Items listed in a dataset:
-- Opening Marker --

`src/inc/rtccal_pkg.sv`:
```
// rtccal_pkg: register map, field layout and reset values of the calendar block
// assumes a 32-bit APB slave, one aligned word per register
package rtccal_pkg;
    // register byte offsets
    localparam logic [7:0] ADDR_HOUR_MINUTE = 8'h00;
    localparam logic [7:0] ADDR_MONTH_DAY   = 8'h04;
    localparam logic [7:0] ADDR_YEAR_WEEK   = 8'h08;
    localparam logic [7:0] ADDR_FLAGS       = 8'h0C;
    localparam logic [7:0] ADDR_ENABLES     = 8'h10;
    localparam logic [7:0] ADDR_CONTROL     = 8'h14;
    // hour/minute fields
    localparam int PM_BIT     = 14;
    localparam int HT_LSB     = 12;
    localparam int HU_LSB     = 8;
    localparam int MT_LSB     = 4;
    localparam int MU_LSB     = 0;
    // month/day fields
    localparam int MOT_BIT    = 12;
    localparam int MOU_LSB    = 8;
    localparam int DT_LSB     = 4;
    localparam int DU_LSB     = 0;
    // year/weekday fields
    localparam int WK_LSB     = 8;
    localparam int YT_LSB     = 4;
    localparam int YU_LSB     = 0;
    // control register fields
    localparam int CTL_MODE_BIT = 0;
    localparam int CTL_BUSY_BIT = 1;
    // flag positions
    localparam int FLAG_REG_DONE = 15;
    localparam int FLAG_SW_100   = 12;
    localparam int FLAG_ALARM    = 8;
    localparam int FLAG_DAY      = 7;
    localparam int FLAG_HOUR     = 6;
    localparam int FLAG_MINUTE   = 5;
    localparam int FLAG_SECOND   = 4;
    localparam int FLAG_SUB_LO   = 0;
    localparam logic [15:0] FLAG_MASK = 16'hF1FF;
    // reset values
    localparam logic [1:0] RST_HOUR_TENS   = 2'h1;
    localparam logic [3:0] RST_HOUR_UNITS  = 4'h2;
    localparam logic [3:0] RST_MONTH_UNITS = 4'h1;
    localparam logic [3:0] RST_DAY_UNITS   = 4'h1;
    // timing: busy lasts 1/256 s of a 32768 Hz count clock
    localparam int COUNT_CLK_HZ = 32768;
    localparam int BUSY_DIV     = 256;
    localparam int BUSY_TICKS   = COUNT_CLK_HZ / BUSY_DIV;
endpackage

```
`src/core/rtccal_bcd_digit.sv`:
```
// rtccal_bcd_digit: one BCD digit pair counter with load and wrap
// assumes the caller gives the wrap limit and restart value each cycle
`timescale 1ns/1ps
`default_nettype none
module rtccal_bcd_digit #(
    parameter int TW = 4
) (
    // clock and reset
    input  wire logic          ref_clk,
    input  wire logic          rst_n,
    // reset value
    input  wire logic [TW-1:0] init_tens,
    input  wire logic [3:0]    init_units,
    // control
    input  wire logic          inc,
    input  wire logic          load,
    input  wire logic [TW-1:0] load_tens,
    input  wire logic [3:0]    load_units,
    input  wire logic [TW-1:0] max_tens,
    input  wire logic [3:0]    max_units,
    input  wire logic [TW-1:0] min_tens,
    input  wire logic [3:0]    min_units,
    // state
    output logic      [TW-1:0] tens,
    output logic      [3:0]    units,
    output logic               wrap
);
    logic init_done_reg;
    assign wrap = inc && tens == max_tens && units == max_units;
    // reset value arrives from ports, so it is taken one clock after release
    always_ff @(posedge ref_clk or negedge rst_n) begin
        if (!rst_n) begin
            init_done_reg <= 1'b0;
            tens          <= '0;
            units         <= 4'h0;
        end else if (!init_done_reg) begin
            init_done_reg <= 1'b1;
            tens          <= init_tens;
            units         <= init_units;
        end else if (load) begin
            tens  <= load_tens;
            units <= load_units;
        end else if (wrap) begin
            tens  <= min_tens;
            units <= min_units;
        end else if (inc) begin
            if (units == 4'h9) begin
                units <= 4'h0;
                tens  <= tens + TW'(1);
            end else begin
                units <= units + 4'h1;
            end
        end
    end
endmodule // rtccal_bcd_digit
`default_nettype wire

```
`src/core/rtccal_top.sv`:
```
// rtccal_top: calendar counters, event flags and enables behind APB
// assumes minute_tick pulses once per minute and event inputs are one-cycle pulses
`timescale 1ns/1ps
`default_nettype none
module rtccal_top #(
    parameter int BUSY_CYCLES = rtccal_pkg::BUSY_TICKS
) (
    // clock and reset
    input  wire logic        ref_clk,
    input  wire logic        rst_n,
    // apb slave
    input  wire logic        psel,
    input  wire logic        penable,
    input  wire logic        pwrite,
    input  wire logic [7:0]  paddr,
    input  wire logic [31:0] pwdata,
    input  wire logic [3:0]  pstrb,
    output logic      [31:0] prdata,
    output logic             pready,
    output logic             pslverr,
    // links to the rest of the clock
    input  wire logic        second_step,
    input  wire logic        minute_tick,
    input  wire logic [15:0] event_pulses,
    // status out
    output logic             count_busy,
    output logic             full_day_hour_mode,
    output logic             irq
);
    logic        wr_en;
    logic        rd_en;
    logic        low_lane;
    logic        wr_hm;
    logic        wr_md;
    logic        wr_yw;
    logic        pm_reg;
    logic        mode_reg;
    logic [15:0] flags_reg;
    logic [15:0] enables_reg;
    logic [$clog2(BUSY_CYCLES+1)-1:0] busy_cnt_reg;
    logic [1:0]  hour_tens;
    logic [3:0]  hour_units;
    logic [2:0]  minute_tens;
    logic [3:0]  minute_units;
    logic [0:0]  month_tens;
    logic [3:0]  month_units;
    logic [1:0]  day_tens;
    logic [3:0]  day_units;
    logic [3:0]  year_tens;
    logic [3:0]  year_units;
    logic [2:0]  weekday_count;
    logic        hour_inc;
    logic        hour_wrap;
    logic        day_wrap;
    logic        month_wrap;
    logic        leap;
    logic [1:0]  hmax_t;
    logic [3:0]  hmax_u;
    logic [1:0]  hmin_t;
    logic [3:0]  hmin_u;
    logic [1:0]  dmax_t;
    logic [3:0]  dmax_u;
    logic [15:0] hm_word;
    logic [15:0] md_word;
    logic [15:0] yw_word;
    logic [15:0] day_set;

    // apb decode, zero wait
    assign pready   = 1'b1;
    assign pslverr  = 1'b0;
    assign wr_en    = psel && penable && pwrite;
    assign rd_en    = psel && !pwrite;
    assign low_lane = pstrb[0] && pstrb[1];
    assign wr_hm    = wr_en && low_lane && paddr == rtccal_pkg::ADDR_HOUR_MINUTE;
    assign wr_md    = wr_en && low_lane && paddr == rtccal_pkg::ADDR_MONTH_DAY;
    assign wr_yw    = wr_en && low_lane && paddr == rtccal_pkg::ADDR_YEAR_WEEK;

    always_ff @(posedge ref_clk or negedge rst_n) begin
        if (!rst_n) begin
            mode_reg <= 1'b0;
        end else if (wr_en && pstrb[0] && paddr == rtccal_pkg::ADDR_CONTROL) begin
            mode_reg <= pwdata[rtccal_pkg::CTL_MODE_BIT];
        end
    end
    assign full_day_hour_mode = mode_reg;

    always_ff @(posedge ref_clk or negedge rst_n) begin
        if (!rst_n) begin
            busy_cnt_reg <= '0;
        end else if (second_step) begin
            busy_cnt_reg <= ($clog2(BUSY_CYCLES+1))'(BUSY_CYCLES);
        end else if (busy_cnt_reg != '0) begin
            busy_cnt_reg <= busy_cnt_reg - 1'b1;
        end
    end
    assign count_busy = busy_cnt_reg != '0;

    always_comb begin
        if (mode_reg) begin
            hmax_t = 2'h2;
            hmax_u = 4'h3;
            hmin_t = 2'h0;
            hmin_u = 4'h0;
        end else begin
            hmax_t = 2'h1;
            hmax_u = 4'h2;
            hmin_t = 2'h0;
            hmin_u = 4'h1;
        end
    end
    // 12-hour mode: pm flips at 11 -> 12, day advances on every 12 -> 1 wrap point, am or pm
    assign hour_inc = minute_tick && minute_tens == 3'h5 && minute_units == 4'h9;

    always_ff @(posedge ref_clk or negedge rst_n) begin
        if (!rst_n) begin
            pm_reg <= 1'b0;
        end else if (wr_hm) begin
            pm_reg <= pwdata[rtccal_pkg::PM_BIT] && !mode_reg;
        end else if (hour_inc && mode_reg) begin
            pm_reg <= 1'b0;
        end else if (hour_inc && hour_tens == 2'h1 && hour_units == 4'h1) begin
            pm_reg <= !pm_reg;
        end
    end

    rtccal_bcd_digit #(.TW(3)) u_minute (
        .ref_clk(ref_clk), .rst_n(rst_n),
        .init_tens(3'h0), .init_units(4'h0),
        .inc(minute_tick), .load(wr_hm),
        .load_tens(pwdata[rtccal_pkg::MT_LSB +: 3]),
        .load_units(pwdata[rtccal_pkg::MU_LSB +: 4]),
        .max_tens(3'h5), .max_units(4'h9), .min_tens(3'h0), .min_units(4'h0),
        .tens(minute_tens), .units(minute_units), .wrap()
    );

    rtccal_bcd_digit #(.TW(2)) u_hour (
        .ref_clk(ref_clk), .rst_n(rst_n),
        .init_tens(rtccal_pkg::RST_HOUR_TENS), .init_units(rtccal_pkg::RST_HOUR_UNITS),
        .inc(hour_inc), .load(wr_hm),
        .load_tens(pwdata[rtccal_pkg::HT_LSB +: 2]),
        .load_units(pwdata[rtccal_pkg::HU_LSB +: 4]),
        .max_tens(hmax_t), .max_units(hmax_u), .min_tens(hmin_t), .min_units(hmin_u),
        .tens(hour_tens), .units(hour_units), .wrap(hour_wrap)
    );

    // leap year test on BCD value
    assign leap = year_tens[0] ? (year_units == 4'h2 || year_units == 4'h6)
                               : (year_units == 4'h0 || year_units == 4'h4 ||
                                  year_units == 4'h8);

    always_comb begin
        dmax_t = 2'h3;
        dmax_u = 4'h1;
        if (month_tens == 1'b0 && month_units == 4'h2) begin
            dmax_t = 2'h2;
            dmax_u = leap ? 4'h9 : 4'h8;
        end else if ((month_tens == 1'b0 && (month_units == 4'h4 || month_units == 4'h6 ||
                      month_units == 4'h9)) || (month_tens == 1'b1 && month_units == 4'h1)) begin
            dmax_u = 4'h0;
        end
    end

    rtccal_bcd_digit #(.TW(2)) u_day (
        .ref_clk(ref_clk), .rst_n(rst_n),
        .init_tens(2'h0), .init_units(rtccal_pkg::RST_DAY_UNITS),
        .inc(hour_wrap), .load(wr_md),
        .load_tens(pwdata[rtccal_pkg::DT_LSB +: 2]),
        .load_units(pwdata[rtccal_pkg::DU_LSB +: 4]),
        .max_tens(dmax_t), .max_units(dmax_u), .min_tens(2'h0), .min_units(4'h1),
        .tens(day_tens), .units(day_units), .wrap(day_wrap)
    );

    rtccal_bcd_digit #(.TW(1)) u_month (
        .ref_clk(ref_clk), .rst_n(rst_n),
        .init_tens(1'b0), .init_units(rtccal_pkg::RST_MONTH_UNITS),
        .inc(day_wrap), .load(wr_md),
        .load_tens(pwdata[rtccal_pkg::MOT_BIT +: 1]),
        .load_units(pwdata[rtccal_pkg::MOU_LSB +: 4]),
        .max_tens(1'b1), .max_units(4'h2), .min_tens(1'b0), .min_units(4'h1),
        .tens(month_tens), .units(month_units), .wrap(month_wrap)
    );

    rtccal_bcd_digit #(.TW(4)) u_year (
        .ref_clk(ref_clk), .rst_n(rst_n),
        .init_tens(4'h0), .init_units(4'h0),
        .inc(month_wrap), .load(wr_yw),
        .load_tens(pwdata[rtccal_pkg::YT_LSB +: 4]),
        .load_units(pwdata[rtccal_pkg::YU_LSB +: 4]),
        .max_tens(4'h9), .max_units(4'h9), .min_tens(4'h0), .min_units(4'h0),
        .tens(year_tens), .units(year_units), .wrap()
    );

    always_ff @(posedge ref_clk or negedge rst_n) begin
        if (!rst_n) begin
            weekday_count <= 3'h0;
        end else if (wr_yw) begin
            weekday_count <= pwdata[rtccal_pkg::WK_LSB +: 3];
        end else if (hour_wrap) begin
            weekday_count <= (weekday_count == 3'h6) ? 3'h0 : weekday_count + 3'h1;
        end
    end

    // flag causes; calendar day and hour come from here
    always_comb begin
        day_set = event_pulses & rtccal_pkg::FLAG_MASK;
        day_set[rtccal_pkg::FLAG_DAY]  = event_pulses[rtccal_pkg::FLAG_DAY] || hour_wrap;
        day_set[rtccal_pkg::FLAG_HOUR] = event_pulses[rtccal_pkg::FLAG_HOUR] || hour_inc;
        day_set[rtccal_pkg::FLAG_MINUTE] = event_pulses[rtccal_pkg::FLAG_MINUTE] || minute_tick;
    end

    // write 1 clears, a set in the same cycle wins
    always_ff @(posedge ref_clk or negedge rst_n) begin
        if (!rst_n) begin
            flags_reg <= 16'h0000;
        end else begin
            flags_reg <= ((wr_en && low_lane && paddr == rtccal_pkg::ADDR_FLAGS)
                          ? (flags_reg & ~pwdata[15:0]) : flags_reg) | day_set;
        end
    end

    always_ff @(posedge ref_clk or negedge rst_n) begin
        if (!rst_n) begin
            enables_reg <= 16'h0000;
        end else if (wr_en && low_lane && paddr == rtccal_pkg::ADDR_ENABLES) begin
            enables_reg <= pwdata[15:0] & rtccal_pkg::FLAG_MASK;
        end
    end

    assign irq = |(flags_reg & enables_reg);

    // read mux
    // a pm left from 12h mode stays visible until the next hour step or hour/minute write
    assign hm_word = {1'b0, pm_reg, hour_tens, hour_units, 1'b0,
                      minute_tens, minute_units};
    assign md_word = {3'h0, month_tens, month_units, 2'h0, day_tens, day_units};
    assign yw_word = {5'h00, weekday_count, year_tens, year_units};
    always_ff @(posedge ref_clk or negedge rst_n) begin
        if (!rst_n) begin
            prdata <= 32'h0000_0000;
        end else if (rd_en && !penable) begin
            case (paddr)
                rtccal_pkg::ADDR_HOUR_MINUTE: prdata <= {16'h0000, hm_word};
                rtccal_pkg::ADDR_MONTH_DAY:   prdata <= {16'h0000, md_word};
                rtccal_pkg::ADDR_YEAR_WEEK:   prdata <= {16'h0000, yw_word};
                rtccal_pkg::ADDR_FLAGS:       prdata <= {16'h0000, flags_reg};
                rtccal_pkg::ADDR_ENABLES:     prdata <= {16'h0000, enables_reg};
                rtccal_pkg::ADDR_CONTROL:     prdata <= {30'h0, count_busy, mode_reg};
                default:                      prdata <= 32'h0000_0000;
            endcase
        end
    end

    property p_pm_zero_24h;
        @(posedge ref_clk) disable iff (!rst_n)
        wr_hm && mode_reg |=> !pm_reg;
    endproperty
    a_pm_zero_24h: assert property (p_pm_zero_24h) else $error("pm write taken in 24h");
    property p_min_range;
        @(posedge ref_clk) disable iff (!rst_n)
        minute_tick && !wr_hm && minute_tens == 3'h5 && minute_units == 4'h9
            |=> minute_tens == 3'h0 && minute_units == 4'h0;
    endproperty
    a_min_range: assert property (p_min_range) else $error("minute wrap wrong");
    property p_wk_wrap;
        @(posedge ref_clk) disable iff (!rst_n)
        hour_wrap && !wr_yw && weekday_count == 3'h6 |=> weekday_count == 3'h0;
    endproperty
    a_wk_wrap: assert property (p_wk_wrap) else $error("weekday wrap wrong");
    property p_set_wins;
        @(posedge ref_clk) disable iff (!rst_n)
        day_set[rtccal_pkg::FLAG_MINUTE] |=> flags_reg[rtccal_pkg::FLAG_MINUTE];
    endproperty
    a_set_wins: assert property (p_set_wins) else $error("flag set lost");
    property p_irq;
        @(posedge ref_clk) disable iff (!rst_n)
        |(day_set & enables_reg) && !(wr_en && paddr == rtccal_pkg::ADDR_ENABLES) |=> irq;
    endproperty
    a_irq: assert property (p_irq) else $error("irq mismatch");
    property p_busy;
        @(posedge ref_clk) disable iff (!rst_n)
        second_step |=> count_busy [*2];
    endproperty
    a_busy: assert property (p_busy) else $error("busy not held");
    property p_day_carry;
        @(posedge ref_clk) disable iff (!rst_n)
        day_wrap && !wr_md |=> day_units == 4'h1 && day_tens == 2'h0;
    endproperty
    a_day_carry: assert property (p_day_carry) else $error("day wrap wrong");
    property p_pm_clear;
        @(posedge ref_clk) disable iff (!rst_n)
        hour_inc && mode_reg && !wr_hm |=> !pm_reg;
    endproperty
    a_pm_clear: assert property (p_pm_clear) else $error("pm kept in 24h");
endmodule // rtccal_top
`default_nettype wire

```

-- Closing Marker --

Throughout the data above, report every line that contains the string "endmodule".

endmodule // rtccal_bcd_digit
endmodule // rtccal_top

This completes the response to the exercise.